The long-held image of Canadian farmers plowing small plots of land to eke out a meagre existence has been dashed by a new report that reveals Canadian agriculture is rapidly consolidating and the size of family farms is growing at an unprecedented rate.
The 2011 Census of Agriculture by Statistics Canada shows that while the number of farms has decreased 10 per cent in the last five years to 205,730, the average farm size has jumped 7 per cent. In some regions, such as Saskatchewan, the number of farms has fallen nearly 17 per cent, while the average farm size is up 15 per cent to more than 1,600 acres.
Today, a growing number of farmers generate millions of dollars in annual sales and rely on a staff of paid employees. Farms with $1-million or more in annual revenue represent the fastest growing sector of Canadian agriculture, jumping 36 per cent since 2006. While those farms still make up less than 5 per cent of the total number of producers, they account for nearly half of Canada’s food production. Put another way, just 9,602 farms generate 49 per cent of Canada’s $51-billion in total gross farm receipts. And nearly all of them are family-owned corporations.
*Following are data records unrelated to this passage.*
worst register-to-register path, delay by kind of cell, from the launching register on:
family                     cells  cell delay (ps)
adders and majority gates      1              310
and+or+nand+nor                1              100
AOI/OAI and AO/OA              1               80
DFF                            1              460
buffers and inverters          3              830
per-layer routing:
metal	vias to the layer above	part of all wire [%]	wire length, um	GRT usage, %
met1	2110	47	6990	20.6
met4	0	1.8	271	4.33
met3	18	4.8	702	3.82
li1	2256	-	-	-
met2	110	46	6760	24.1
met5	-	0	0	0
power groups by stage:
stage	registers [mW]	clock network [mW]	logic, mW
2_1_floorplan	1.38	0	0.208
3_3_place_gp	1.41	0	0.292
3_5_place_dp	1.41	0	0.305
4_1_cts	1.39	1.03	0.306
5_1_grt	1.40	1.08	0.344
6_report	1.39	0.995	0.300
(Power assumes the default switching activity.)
$ cat src/rtl/accum_alu.sv
// Sequential accumulator ALU: one-cycle logic/add/sub/load ops, plus iterative
// shift-add multiply and restoring divide/modulo using the accumulator as operand B.
module accum_alu #(
  parameter int WIDTH = 16
) (
  input  logic               clk,
  input  logic               rst,
  input  logic               start,
  input  logic [3:0]         op_code,
  input  logic [WIDTH-1:0]   input1,
  output logic [2*WIDTH-1:0] output1,
  output logic               busy,
  output logic               done,
  output logic [1:0]         err_code
);
  localparam int CW = $clog2(WIDTH + 1);

  localparam logic [3:0] OP_ADD  = 4'd0;
  localparam logic [3:0] OP_SUB  = 4'd1;
  localparam logic [3:0] OP_MUL  = 4'd2;
  localparam logic [3:0] OP_DIV  = 4'd3;
  localparam logic [3:0] OP_MOD  = 4'd4;
  localparam logic [3:0] OP_AND  = 4'd5;
  localparam logic [3:0] OP_OR   = 4'd6;
  localparam logic [3:0] OP_NAND = 4'd7;
  localparam logic [3:0] OP_NOR  = 4'd8;
  localparam logic [3:0] OP_XOR  = 4'd9;
  localparam logic [3:0] OP_XNOR = 4'd10;
  localparam logic [3:0] OP_NOT  = 4'd11;
  localparam logic [3:0] OP_ONES = 4'd12;
  localparam logic [3:0] OP_ZERO = 4'd13;
  localparam logic [3:0] OP_LOAD = 4'd14;

  typedef enum logic {IDLE, RUN} state_t;

  state_t             state_q, state_d;
  logic [2*WIDTH-1:0] acc_q, acc_d;
  logic               busy_q, busy_d;
  logic               done_q, done_d;
  logic [1:0]         err_q, err_d;
  logic [CW-1:0]      cnt_q, cnt_d;
  logic [3:0]         op_q, op_d;
  logic [WIDTH-1:0]   a_q, a_d;     // multiplier (shifts right) or dividend/quotient (shifts left)
  logic [2*WIDTH-1:0] b_q, b_d;     // multiplicand (shifts left) or divisor (static)
  logic [2*WIDTH-1:0] p_q, p_d;     // partial product or partial remainder

  logic [WIDTH-1:0]   b_op;
  logic [WIDTH:0]     sum, diff;
  logic [2*WIDTH-1:0] single_res;
  logic               single_err0;

  logic [2*WIDTH-1:0] mul_p_step;
  logic [WIDTH:0]     rem_sh, rem_new;
  logic               rem_ge;
  logic [WIDTH-1:0]   quo_step;

  assign b_op = acc_q[WIDTH-1:0];
  assign sum  = {1'b0, input1} + {1'b0, b_op};
  assign diff = {1'b0, input1} - {1'b0, b_op};

  assign mul_p_step = a_q[0] ? (p_q + b_q) : p_q;

  // Restoring division: shift the next dividend bit into the remainder, subtract if it fits.
  assign rem_sh   = {p_q[WIDTH-1:0], a_q[WIDTH-1]};
  assign rem_ge   = (rem_sh >= {1'b0, b_q[WIDTH-1:0]});
  assign rem_new  = rem_ge ? (rem_sh - {1'b0, b_q[WIDTH-1:0]}) : rem_sh;
  assign quo_step = {a_q[WIDTH-2:0], rem_ge};

  always_comb begin
    single_res  = acc_q;
    single_err0 = 1'b0;
    case (op_code)
      OP_ADD: begin
        single_res  = {{(WIDTH-1){1'b0}}, sum};
        single_err0 = sum[WIDTH];
      end
      OP_SUB: begin
        single_res  = {{(WIDTH-1){diff[WIDTH]}}, diff};
        single_err0 = diff[WIDTH];
      end
      OP_AND:  single_res = {{WIDTH{1'b0}}, input1 & b_op};
      OP_OR:   single_res = {{WIDTH{1'b0}}, input1 | b_op};
      OP_NAND: single_res = {{WIDTH{1'b0}}, ~(input1 & b_op)};
      OP_NOR:  single_res = {{WIDTH{1'b0}}, ~(input1 | b_op)};
      OP_XOR:  single_res = {{WIDTH{1'b0}}, input1 ^ b_op};
      OP_XNOR: single_res = {{WIDTH{1'b0}}, ~(input1 ^ b_op)};
      OP_NOT:  single_res = {{WIDTH{1'b0}}, ~input1};
      OP_ONES: single_res = {(2*WIDTH){1'b1}};
      OP_ZERO: single_res = '0;
      OP_LOAD: single_res = {{WIDTH{1'b0}}, input1};
      default: single_res = acc_q;
    endcase
  end

  always_comb begin
    state_d = state_q;
    acc_d   = acc_q;
    busy_d  = busy_q;
    done_d  = 1'b0;
    err_d   = err_q;
    cnt_d   = cnt_q;
    op_d    = op_q;
    a_d     = a_q;
    b_d     = b_q;
    p_d     = p_q;
    case (state_q)
      IDLE: begin
        if (start) begin
          if (op_code == OP_MUL || ((op_code == OP_DIV || op_code == OP_MOD) && b_op != '0)) begin
            state_d = RUN;
            busy_d  = 1'b1;
            cnt_d   = CW'(WIDTH);
            op_d    = op_code;
            a_d     = input1;
            b_d     = {{WIDTH{1'b0}}, b_op};
            p_d     = '0;
          end else if (op_code == OP_DIV || op_code == OP_MOD) begin
            err_d  = 2'b10;
            done_d = 1'b1;
          end else begin
            acc_d  = single_res;
            err_d  = {1'b0, single_err0};
            done_d = 1'b1;
          end
        end
      end
      RUN: begin
        cnt_d = cnt_q - 1'b1;
        if (op_q == OP_MUL) begin
          p_d = mul_p_step;
          b_d = b_q << 1;
          a_d = a_q >> 1;
        end else begin
          p_d = {{(WIDTH-1){1'b0}}, rem_new};
          a_d = quo_step;
        end
        if (cnt_q == CW'(1)) begin
          state_d = IDLE;
          busy_d  = 1'b0;
          done_d  = 1'b1;
          err_d   = 2'b00;
          if (op_q == OP_MUL)      acc_d = mul_p_step;
          else if (op_q == OP_DIV) acc_d = {{WIDTH{1'b0}}, quo_step};
          else                     acc_d = {{(WIDTH-1){1'b0}}, rem_new};
        end
      end
      default: state_d = IDLE;
    endcase
  end

  always_ff @(posedge clk) begin
    if (rst) begin
      state_q <= IDLE;
      acc_q   <= '0;
      busy_q  <= 1'b0;
      done_q  <= 1'b0;
      err_q   <= 2'b00;
      cnt_q   <= '0;
      op_q    <= '0;
      a_q     <= '0;
      b_q     <= '0;
      p_q     <= '0;
    end else begin
      state_q <= state_d;
      acc_q   <= acc_d;
      busy_q  <= busy_d;
      done_q  <= done_d;
      err_q   <= err_d;
      cnt_q   <= cnt_d;
      op_q    <= op_d;
      a_q     <= a_d;
      b_q     <= b_d;
      p_q     <= p_d;
    end
  end

  assign output1  = acc_q;
  assign busy     = busy_q;
  assign done     = done_q;
  assign err_code = err_q;
endmodule
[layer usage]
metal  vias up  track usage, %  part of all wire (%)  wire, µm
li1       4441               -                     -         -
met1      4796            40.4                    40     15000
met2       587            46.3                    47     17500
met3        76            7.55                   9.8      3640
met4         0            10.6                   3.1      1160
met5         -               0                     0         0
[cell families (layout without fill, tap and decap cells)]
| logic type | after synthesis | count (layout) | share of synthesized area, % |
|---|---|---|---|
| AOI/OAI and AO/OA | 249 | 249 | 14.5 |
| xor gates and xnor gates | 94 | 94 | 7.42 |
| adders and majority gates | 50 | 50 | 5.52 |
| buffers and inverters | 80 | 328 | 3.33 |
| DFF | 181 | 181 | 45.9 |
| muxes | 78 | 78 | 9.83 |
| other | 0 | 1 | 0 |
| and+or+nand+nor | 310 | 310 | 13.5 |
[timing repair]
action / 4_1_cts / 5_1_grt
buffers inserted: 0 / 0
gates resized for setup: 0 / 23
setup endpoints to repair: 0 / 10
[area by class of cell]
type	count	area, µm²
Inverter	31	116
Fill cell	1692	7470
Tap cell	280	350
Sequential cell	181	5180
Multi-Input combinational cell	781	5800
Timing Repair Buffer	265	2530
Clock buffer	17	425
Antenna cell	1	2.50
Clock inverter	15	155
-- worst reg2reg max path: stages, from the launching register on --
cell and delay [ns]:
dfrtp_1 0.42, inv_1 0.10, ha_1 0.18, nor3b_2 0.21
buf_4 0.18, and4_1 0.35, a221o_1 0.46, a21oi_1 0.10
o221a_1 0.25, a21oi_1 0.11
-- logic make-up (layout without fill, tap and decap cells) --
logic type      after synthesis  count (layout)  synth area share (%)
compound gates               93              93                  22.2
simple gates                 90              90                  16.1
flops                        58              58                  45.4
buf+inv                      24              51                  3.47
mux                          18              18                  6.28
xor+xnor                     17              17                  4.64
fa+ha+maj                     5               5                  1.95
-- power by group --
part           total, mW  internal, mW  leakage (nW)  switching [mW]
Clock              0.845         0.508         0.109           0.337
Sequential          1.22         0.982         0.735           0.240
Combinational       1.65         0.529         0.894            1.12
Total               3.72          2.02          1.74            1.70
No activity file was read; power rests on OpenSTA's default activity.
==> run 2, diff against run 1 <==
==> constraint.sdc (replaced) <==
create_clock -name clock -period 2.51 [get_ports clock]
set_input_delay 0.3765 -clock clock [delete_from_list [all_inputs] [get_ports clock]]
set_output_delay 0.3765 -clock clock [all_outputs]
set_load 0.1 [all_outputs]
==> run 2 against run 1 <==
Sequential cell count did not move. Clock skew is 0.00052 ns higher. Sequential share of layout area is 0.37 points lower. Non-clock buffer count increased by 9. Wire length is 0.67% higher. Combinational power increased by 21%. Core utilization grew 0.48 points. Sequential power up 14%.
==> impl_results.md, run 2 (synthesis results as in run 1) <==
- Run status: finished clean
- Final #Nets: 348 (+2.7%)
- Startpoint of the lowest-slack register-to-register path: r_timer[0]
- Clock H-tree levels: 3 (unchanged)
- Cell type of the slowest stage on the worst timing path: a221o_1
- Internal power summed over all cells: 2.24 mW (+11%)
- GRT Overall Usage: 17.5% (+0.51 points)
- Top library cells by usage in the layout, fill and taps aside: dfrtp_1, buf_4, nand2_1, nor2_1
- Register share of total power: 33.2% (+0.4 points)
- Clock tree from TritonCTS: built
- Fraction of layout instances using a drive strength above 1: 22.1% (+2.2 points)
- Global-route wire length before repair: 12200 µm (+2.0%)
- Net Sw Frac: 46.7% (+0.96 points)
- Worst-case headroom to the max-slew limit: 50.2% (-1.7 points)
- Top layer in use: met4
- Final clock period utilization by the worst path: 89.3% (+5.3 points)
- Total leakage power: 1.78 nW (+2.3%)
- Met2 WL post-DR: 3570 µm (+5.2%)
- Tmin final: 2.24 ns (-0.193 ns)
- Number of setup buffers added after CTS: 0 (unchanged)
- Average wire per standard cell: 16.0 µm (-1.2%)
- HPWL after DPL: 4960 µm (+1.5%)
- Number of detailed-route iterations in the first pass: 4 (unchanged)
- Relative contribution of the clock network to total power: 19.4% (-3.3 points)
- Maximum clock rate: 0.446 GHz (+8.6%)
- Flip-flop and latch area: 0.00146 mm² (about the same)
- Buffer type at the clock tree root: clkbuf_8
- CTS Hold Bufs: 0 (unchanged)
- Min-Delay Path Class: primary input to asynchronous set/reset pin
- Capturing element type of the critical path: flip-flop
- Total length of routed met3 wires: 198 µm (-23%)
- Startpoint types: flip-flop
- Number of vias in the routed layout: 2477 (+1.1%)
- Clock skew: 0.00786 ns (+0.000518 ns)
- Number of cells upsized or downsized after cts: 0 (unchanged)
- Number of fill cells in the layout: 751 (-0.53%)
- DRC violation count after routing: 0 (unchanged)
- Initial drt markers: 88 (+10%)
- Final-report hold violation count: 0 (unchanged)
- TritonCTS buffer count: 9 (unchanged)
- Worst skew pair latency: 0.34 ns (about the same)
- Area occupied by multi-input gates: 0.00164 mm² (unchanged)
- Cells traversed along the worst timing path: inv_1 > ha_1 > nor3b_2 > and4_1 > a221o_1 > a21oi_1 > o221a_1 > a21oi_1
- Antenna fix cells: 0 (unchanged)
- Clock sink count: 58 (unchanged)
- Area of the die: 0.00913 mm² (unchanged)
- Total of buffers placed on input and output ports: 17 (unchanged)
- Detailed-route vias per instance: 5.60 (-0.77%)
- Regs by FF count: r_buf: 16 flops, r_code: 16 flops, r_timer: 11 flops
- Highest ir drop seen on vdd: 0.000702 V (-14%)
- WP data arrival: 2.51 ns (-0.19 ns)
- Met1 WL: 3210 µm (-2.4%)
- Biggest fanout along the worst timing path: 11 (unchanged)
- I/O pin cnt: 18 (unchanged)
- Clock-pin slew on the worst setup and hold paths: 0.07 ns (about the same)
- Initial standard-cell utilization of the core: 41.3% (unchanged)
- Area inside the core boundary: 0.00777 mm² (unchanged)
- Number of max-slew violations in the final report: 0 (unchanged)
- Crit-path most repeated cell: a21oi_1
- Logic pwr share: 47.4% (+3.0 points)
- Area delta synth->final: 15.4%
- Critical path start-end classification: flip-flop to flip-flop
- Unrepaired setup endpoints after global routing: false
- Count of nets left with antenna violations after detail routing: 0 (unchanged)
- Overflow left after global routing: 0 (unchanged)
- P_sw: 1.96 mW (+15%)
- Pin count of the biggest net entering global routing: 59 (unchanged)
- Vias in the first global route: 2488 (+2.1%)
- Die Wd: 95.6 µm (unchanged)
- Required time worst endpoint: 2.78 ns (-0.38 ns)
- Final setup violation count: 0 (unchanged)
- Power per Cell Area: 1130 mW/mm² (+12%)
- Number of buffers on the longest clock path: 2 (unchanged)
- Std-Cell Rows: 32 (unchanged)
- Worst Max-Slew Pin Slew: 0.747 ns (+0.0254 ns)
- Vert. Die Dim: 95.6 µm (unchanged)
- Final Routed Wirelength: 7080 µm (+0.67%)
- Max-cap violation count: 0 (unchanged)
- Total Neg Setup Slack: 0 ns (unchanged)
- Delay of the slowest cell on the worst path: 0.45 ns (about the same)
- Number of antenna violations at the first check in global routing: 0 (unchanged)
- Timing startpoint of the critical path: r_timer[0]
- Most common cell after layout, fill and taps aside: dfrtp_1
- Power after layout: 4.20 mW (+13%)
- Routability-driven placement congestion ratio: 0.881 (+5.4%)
“When a city person sees a demonstration of tractors or combines, that doesn’t really represent a lot of the business members in agriculture,” said Norm Shoemaker, who runs a 12,500-acre farm near Regina with his wife Laura that pulls in well over $2-million in annual sales and employs five people. The Shoemakers grow canola, durum wheat, peas and lentils, and they have doubled the size of their operation in four years.
Mr. Shoemaker, 40, said a new generation of young farmers is returning to the countryside, lured by rising crop prices and better returns. “As that younger generation joins back into the family farm, that family farm is needing to grow to support multiple families,” he said.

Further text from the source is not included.